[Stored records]
= = = = = = =
### src/rtl/tst_pkg.sv
// Shared types and constants for the software timer table.
// Used by tst_engine and software_timer_table_core; no other dependencies.
`timescale 1ns / 1ps

package tst_pkg;

  localparam int TASK_W = 3;
  localparam int TICK_W = 32;
  localparam int OP_W   = 3;

  // Operation codes carried with each request
  typedef enum logic [OP_W-1:0] {
    OP_LOAD       = 3'd0,
    OP_ACTIVATE   = 3'd1,
    OP_DEACTIVATE = 3'd2,
    OP_TICK       = 3'd3,
    OP_DISPATCH   = 3'd4
  } op_e;

  // One decoded request
  typedef struct packed {
    logic [OP_W-1:0]   op;
    logic [TASK_W-1:0] idx;
    logic [TICK_W-1:0] ticks;
    logic              periodic;
  } req_t;

  // One result pushed toward the output register
  typedef struct packed {
    logic              push;
    logic              fired;
    logic [TASK_W-1:0] fired_task;
    logic              last;
  } res_t;

endpackage
<file path="src/hdl/zgnt_pkg.sv">
// ---------------------------------------------------------------------------
// zgnt_pkg
// shared types and constants of the zone grid note trigger
// ---------------------------------------------------------------------------
package zgnt_pkg;

  localparam int COORD_W    = 10;
  localparam int DIST_W     = 13;
  localparam int VEL_W      = 7;
  localparam int NOTE_W     = 7;
  localparam int CHAN_W     = 5;
  localparam int CFG_IDX_W  = 2;
  localparam int CFG_DATA_W = 10;

  localparam int IN_TDATA_W  = 40;
  localparam int OUT_TDATA_W = 24;

  localparam int QUEUE_DEPTH = 4;
  localparam int QUEUE_PTR_W = 2;

  typedef enum logic [CFG_IDX_W-1:0] {
    REG_CELL_WIDTH   = 2'd0,
    REG_CELL_HEIGHT  = 2'd1,
    REG_MIDI_CHANNEL = 2'd2
  } reg_index_t;

  localparam logic [COORD_W-1:0] CELL_WIDTH_RST   = 10'd128;
  localparam logic [COORD_W-1:0] CELL_HEIGHT_RST  = 10'd120;
  localparam logic [CHAN_W-1:0]  MIDI_CHANNEL_RST = 5'd1;

  localparam logic [DIST_W-1:0] DIST_LO   = 13'd500;
  localparam logic [DIST_W-1:0] DIST_HI   = 13'd750;
  localparam logic [VEL_W-1:0]  VEL_MIN   = 7'd30;
  localparam logic [VEL_W-1:0]  VEL_MAX   = 7'd127;
  localparam logic [NOTE_W-1:0] NOTE_BASE = 7'd64;

  // depth offset above DIST_LO fits 8 bits; quotient by reciprocal
  localparam int     DIST_OFS_W  = 8;
  localparam int     VEL_SPAN    = 97;
  localparam int     DIST_SPAN   = 250;
  localparam int     RECIP_SHIFT = 24;
  localparam int     RECIP_W     = 23;
  localparam longint RECIP_VAL   =
    (longint'(VEL_SPAN) * (longint'(1) << RECIP_SHIFT) + DIST_SPAN - 1) / DIST_SPAN;
  localparam logic [RECIP_W-1:0] RECIP = RECIP_W'(RECIP_VAL);
  localparam int     VEL_PROD_W  = DIST_OFS_W + RECIP_W;

  typedef struct packed {
    logic [NOTE_W-1:0] note_number;
    logic [VEL_W-1:0]  note_velocity;
    logic              note_on;
    logic [CHAN_W-1:0] channel_out;
    logic              last_event;
  } note_t;

endpackage

</file>
<file path="src/hdl/zone_grid_note_trigger.sv">
// flow: a request is written to the queue at its accepting edge and popped while the back is idle;
// a centroid is stored at its pop; an end of frame starts a scan that ends with the frame's last note
// an end of frame holds the back while it scans all GRID_COLUMNS*GRID_ROWS cells,
// one cell per cycle through the store read port unless the output stalls
// the front takes a request every cycle while the four-entry queue has room
// reset: synchronous, clears registers and entry flags; both stores read as zero at once
// ---------------------------------------------------------------------------
// zone_grid_note_trigger
// maps object centroids to grid cells and emits note on/off per frame
// ---------------------------------------------------------------------------
module zone_grid_note_trigger #(
  parameter int GRID_COLUMNS = 5,
  parameter int GRID_ROWS    = 4
) (
  input  logic                                   clk,
  input  logic                                   rst,
  input  logic                                   s_tvalid,
  output logic                                   s_tready,
  // x position[9:0], y position[19:10], distance_mm[32:20], zero pad
  input  logic [zgnt_pkg::IN_TDATA_W-1:0]        s_tdata,
  // action
  input  logic                                   s_tuser,
  output logic                                   m_tvalid,
  input  logic                                   m_tready,
  // note_number[6:0], note_velocity[13:7], channel_out[18:14], zero pad
  output logic [zgnt_pkg::OUT_TDATA_W-1:0]       m_tdata,
  // note_on
  output logic                                   m_tuser,
  output logic                                   m_tlast,
  input  logic                                   cfg_wen,
  input  logic [zgnt_pkg::CFG_IDX_W-1:0]         cfg_index,
  input  logic [zgnt_pkg::CFG_DATA_W-1:0]        cfg_data
);

  localparam int CELLS   = GRID_COLUMNS * GRID_ROWS;
  localparam int IDX_W   = (CELLS > 1) ? $clog2(CELLS) : 1;
  localparam int ENTRY_W = 1 + IDX_W + zgnt_pkg::VEL_W;

  logic [zgnt_pkg::COORD_W-1:0] cell_width;
  logic [zgnt_pkg::COORD_W-1:0] cell_height;
  logic [zgnt_pkg::CHAN_W-1:0]  midi_channel;

  logic                         q_push;
  logic                         q_pop;
  logic                         q_full;
  logic                         q_empty;
  logic [ENTRY_W-1:0]           q_wdata;
  logic [ENTRY_W-1:0]           q_rdata;
  zgnt_pkg::note_t              out_note;

  always_ff @(posedge clk) begin
    if (rst) begin
      cell_width   <= zgnt_pkg::CELL_WIDTH_RST;
      cell_height  <= zgnt_pkg::CELL_HEIGHT_RST;
      midi_channel <= zgnt_pkg::MIDI_CHANNEL_RST;
    end else if (cfg_wen) begin
      case (cfg_index)
        zgnt_pkg::REG_CELL_WIDTH:   cell_width   <= cfg_data;
        zgnt_pkg::REG_CELL_HEIGHT:  cell_height  <= cfg_data;
        zgnt_pkg::REG_MIDI_CHANNEL: midi_channel <= cfg_data[zgnt_pkg::CHAN_W-1:0];
        default: begin
        end
      endcase
    end
  end

  zgnt_front #(
    .GRID_COLUMNS (GRID_COLUMNS),
    .GRID_ROWS    (GRID_ROWS),
    .IDX_W        (IDX_W)
  ) u_front (
    .s_tvalid    (s_tvalid),
    .s_tready    (s_tready),
    .s_tdata     (s_tdata),
    .s_tuser     (s_tuser),
    .cell_width  (cell_width),
    .cell_height (cell_height),
    .q_full      (q_full),
    .q_push      (q_push),
    .q_data      (q_wdata)
  );

  zgnt_fifo #(
    .WIDTH (ENTRY_W)
  ) u_queue (
    .clk       (clk),
    .rst       (rst),
    .push      (q_push),
    .push_data (q_wdata),
    .full      (q_full),
    .pop       (q_pop),
    .pop_data  (q_rdata),
    .empty     (q_empty)
  );

  zgnt_back #(
    .GRID_COLUMNS (GRID_COLUMNS),
    .GRID_ROWS    (GRID_ROWS),
    .IDX_W        (IDX_W)
  ) u_back (
    .clk          (clk),
    .rst          (rst),
    .q_empty      (q_empty),
    .q_data       (q_rdata),
    .q_pop        (q_pop),
    .midi_channel (midi_channel),
    .out_valid    (m_tvalid),
    .out_ready    (m_tready),
    .out_note     (out_note)
  );

  assign m_tdata = {5'b0, out_note.channel_out, out_note.note_velocity, out_note.note_number};
  assign m_tuser = out_note.note_on;
  assign m_tlast = out_note.last_event;

endmodule

</file>
<file path="src/hdl/zgnt_fifo.sv">
// ---------------------------------------------------------------------------
// zgnt_fifo
// short request queue between the classify front and the scan back
// ---------------------------------------------------------------------------
module zgnt_fifo #(
  parameter int WIDTH = 12
) (
  input  logic             clk,
  input  logic             rst,
  input  logic             push,
  input  logic [WIDTH-1:0] push_data,
  output logic             full,
  input  logic             pop,
  output logic [WIDTH-1:0] pop_data,
  output logic             empty
);

  logic [WIDTH-1:0]                 mem [zgnt_pkg::QUEUE_DEPTH];
  logic [zgnt_pkg::QUEUE_PTR_W-1:0] wr_ptr;
  logic [zgnt_pkg::QUEUE_PTR_W-1:0] rd_ptr;
  logic [zgnt_pkg::QUEUE_PTR_W:0]   count;

  assign full     = (count == (zgnt_pkg::QUEUE_PTR_W + 1)'(zgnt_pkg::QUEUE_DEPTH));
  assign empty    = (count == '0);
  assign pop_data = mem[rd_ptr];

  always_ff @(posedge clk) begin
    if (push && !full) begin
      mem[wr_ptr] <= push_data;
    end
  end

  always_ff @(posedge clk) begin
    if (rst) begin
      wr_ptr <= '0;
      rd_ptr <= '0;
      count  <= '0;
    end else begin
      if (push && !full) begin
        wr_ptr <= wr_ptr + 1'b1;
      end
      if (pop && !empty) begin
        rd_ptr <= rd_ptr + 1'b1;
      end
      case ({push && !full, pop && !empty})
        2'b10:   count <= count + 1'b1;
        2'b01:   count <= count - 1'b1;
        default: count <= count;
      endcase
    end
  end

endmodule

</file>
<file path="src/hdl/zgnt_front.sv">
// ---------------------------------------------------------------------------
// zgnt_front
// accepts requests, finds the grid cell and the depth velocity
// ---------------------------------------------------------------------------
module zgnt_front #(
  parameter int GRID_COLUMNS = 5,
  parameter int GRID_ROWS    = 4,
  parameter int IDX_W        = 5
) (
  input  logic                                s_tvalid,
  output logic                                s_tready,
  input  logic [zgnt_pkg::IN_TDATA_W-1:0]     s_tdata,
  input  logic                                s_tuser,
  input  logic [zgnt_pkg::COORD_W-1:0]        cell_width,
  input  logic [zgnt_pkg::COORD_W-1:0]        cell_height,
  input  logic                                q_full,
  output logic                                q_push,
  output logic [IDX_W+zgnt_pkg::VEL_W:0]      q_data
);

  localparam int MAX_DIM = (GRID_COLUMNS > GRID_ROWS) ? GRID_COLUMNS : GRID_ROWS;
  localparam int K_W     = (MAX_DIM > 1) ? $clog2(MAX_DIM) : 1;
  localparam int PROD_W  = zgnt_pkg::COORD_W + K_W;

  logic [zgnt_pkg::COORD_W-1:0]    pos_x;
  logic [zgnt_pkg::COORD_W-1:0]    pos_y;
  logic [zgnt_pkg::DIST_W-1:0]     distance_mm;
  logic [IDX_W-1:0]                col;
  logic [IDX_W-1:0]                row;
  logic [IDX_W-1:0]                idx;
  logic [zgnt_pkg::DIST_OFS_W-1:0] dist_ofs;
  logic [zgnt_pkg::VEL_PROD_W-1:0] vel_prod;
  logic [zgnt_pkg::VEL_W-1:0]      vel;

  assign pos_x       = s_tdata[9:0];
  assign pos_y       = s_tdata[19:10];
  assign distance_mm = s_tdata[32:20];

  // quotient saturating at the top cell: count the multiples not above the position
  always_comb begin
    col = '0;
    for (int k = 1; k < GRID_COLUMNS; k++) begin
      if (PROD_W'(pos_x) >= PROD_W'(k) * PROD_W'(cell_width)) begin
        col = col + 1'b1;
      end
    end
    row = '0;
    for (int k = 1; k < GRID_ROWS; k++) begin
      if (PROD_W'(pos_y) >= PROD_W'(k) * PROD_W'(cell_height)) begin
        row = row + 1'b1;
      end
    end
  end

  assign idx = IDX_W'(row * IDX_W'(GRID_COLUMNS)) + col;

  assign dist_ofs = zgnt_pkg::DIST_OFS_W'(distance_mm - zgnt_pkg::DIST_LO);
  assign vel_prod = zgnt_pkg::VEL_PROD_W'(dist_ofs) * zgnt_pkg::VEL_PROD_W'(zgnt_pkg::RECIP);

  always_comb begin
    if (distance_mm <= zgnt_pkg::DIST_LO) begin
      vel = zgnt_pkg::VEL_MAX - zgnt_pkg::VEL_MIN;
    end else if (distance_mm >= zgnt_pkg::DIST_HI) begin
      vel = '0;
    end else begin
      vel = zgnt_pkg::VEL_MAX - zgnt_pkg::VEL_MIN
          - vel_prod[zgnt_pkg::VEL_PROD_W-1 -: zgnt_pkg::VEL_W];
    end
  end

  assign s_tready = !q_full;
  assign q_push   = s_tvalid && !q_full;
  assign q_data   = {s_tuser, idx, vel};

endmodule

</file>
<file path="src/hdl/zgnt_back.sv">
// ---------------------------------------------------------------------------
// zgnt_back
// writes cell velocities and scans the grid at end of frame
// ---------------------------------------------------------------------------
module zgnt_back #(
  parameter int GRID_COLUMNS = 5,
  parameter int GRID_ROWS    = 4,
  parameter int IDX_W        = 5
) (
  input  logic                              clk,
  input  logic                              rst,
  input  logic                              q_empty,
  input  logic [IDX_W+zgnt_pkg::VEL_W:0]    q_data,
  output logic                              q_pop,
  input  logic [zgnt_pkg::CHAN_W-1:0]       midi_channel,
  output logic                              out_valid,
  input  logic                              out_ready,
  output zgnt_pkg::note_t                   out_note
);

  localparam int               CELLS = GRID_COLUMNS * GRID_ROWS;
  localparam logic [IDX_W-1:0] LAST  = IDX_W'(CELLS - 1);

  typedef enum logic [1:0] {
    ST_IDLE,
    ST_SCAN,
    ST_FLUSH
  } state_t;

  state_t                     state;
  logic [zgnt_pkg::VEL_W-1:0] cur_mem  [CELLS];
  logic [zgnt_pkg::VEL_W-1:0] prev_mem [CELLS];
  logic [CELLS-1:0]           cur_vld;
  logic [CELLS-1:0]           prev_vld;

  logic [IDX_W-1:0]           rd_idx;
  logic                       rd_on;
  logic                       s1_vld;
  logic [IDX_W-1:0]           s1_idx;
  logic [zgnt_pkg::VEL_W-1:0] cur_q;
  logic [zgnt_pkg::VEL_W-1:0] prev_q;
  logic                       cur_qv;
  logic                       prev_qv;
  logic                       pend_vld;
  zgnt_pkg::note_t            pend;

  logic                       q_eof;
  logic [IDX_W-1:0]           q_idx;
  logic [zgnt_pkg::VEL_W-1:0] q_vel;
  logic [zgnt_pkg::VEL_W-1:0] cur_eff;
  logic [zgnt_pkg::VEL_W-1:0] prev_eff;
  logic                       change;
  logic                       out_free;
  logic                       stall;
  logic                       issue;
  logic                       retire;
  logic                       flush_out;
  logic                       out_load;
  zgnt_pkg::note_t            new_note;
  zgnt_pkg::note_t            out_next;

  assign {q_eof, q_idx, q_vel} = q_data;

  assign cur_eff   = cur_qv ? cur_q : '0;
  assign prev_eff  = prev_qv ? prev_q : '0;
  assign change    = s1_vld && ((cur_eff == '0) != (prev_eff == '0));
  assign out_free  = !out_valid || out_ready;
  assign stall     = change && pend_vld && !out_free;
  assign issue     = (state == ST_SCAN) && rd_on && !stall;
  assign retire    = (state == ST_SCAN) && s1_vld && !stall;
  assign q_pop     = (state == ST_IDLE) && !q_empty;
  assign flush_out = (state == ST_FLUSH) && pend_vld && out_free;
  assign out_load  = (retire && change && pend_vld) || flush_out;

  always_comb begin
    new_note.note_number   = zgnt_pkg::NOTE_BASE - zgnt_pkg::NOTE_W'(s1_idx);
    new_note.note_velocity = cur_eff;
    new_note.note_on       = (cur_eff != '0);
    new_note.channel_out   = midi_channel;
    new_note.last_event    = 1'b0;
  end

  // held note goes out, marked last when the scan is over
  always_comb begin
    out_next            = pend;
    out_next.last_event = flush_out;
  end

  // grid stores, registered read at the scan index
  always_ff @(posedge clk) begin
    if (q_pop && !q_eof) begin
      cur_mem[q_idx] <= q_vel;
    end
    if (retire) begin
      prev_mem[s1_idx] <= cur_eff;
    end
    if (issue) begin
      cur_q   <= cur_mem[rd_idx];
      prev_q  <= prev_mem[rd_idx];
      cur_qv  <= cur_vld[rd_idx];
      prev_qv <= prev_vld[rd_idx];
    end
  end

  always_ff @(posedge clk) begin
    if (rst) begin
      state     <= ST_IDLE;
      cur_vld   <= '0;
      prev_vld  <= '0;
      rd_on     <= 1'b0;
      s1_vld    <= 1'b0;
      pend_vld  <= 1'b0;
      out_valid <= 1'b0;
    end else begin
      if (out_load) begin
        out_valid <= 1'b1;
        out_note  <= out_next;
      end else if (out_ready) begin
        out_valid <= 1'b0;
      end
      case (state)
        ST_IDLE: begin
          if (!q_empty) begin
            if (q_eof) begin
              state    <= ST_SCAN;
              rd_idx   <= '0;
              rd_on    <= 1'b1;
              pend_vld <= 1'b0;
            end else begin
              cur_vld[q_idx] <= 1'b1;
            end
          end
        end
        ST_SCAN: begin
          if (issue) begin
            cur_vld[rd_idx] <= 1'b0;
            s1_vld          <= 1'b1;
            s1_idx          <= rd_idx;
            if (rd_idx == LAST) begin
              rd_on <= 1'b0;
            end else begin
              rd_idx <= rd_idx + 1'b1;
            end
          end else if (!stall) begin
            s1_vld <= 1'b0;
          end
          if (retire) begin
            prev_vld[s1_idx] <= 1'b1;
            if (change) begin
              pend     <= new_note;
              pend_vld <= 1'b1;
            end
            if (s1_idx == LAST) begin
              state <= ST_FLUSH;
            end
          end
        end
        ST_FLUSH: begin
          if (!pend_vld) begin
            state <= ST_IDLE;
          end else if (out_free) begin
            pend_vld <= 1'b0;
            state    <= ST_IDLE;
          end
        end
        default: begin
          state <= ST_IDLE;
        end
      endcase
    end
  end

endmodule

</file>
= = = = = = =
TRY IT ▸
What is the number of lines above that contain "longint"? Answer with that number only.

EXERCISE OUTPUT ▸
2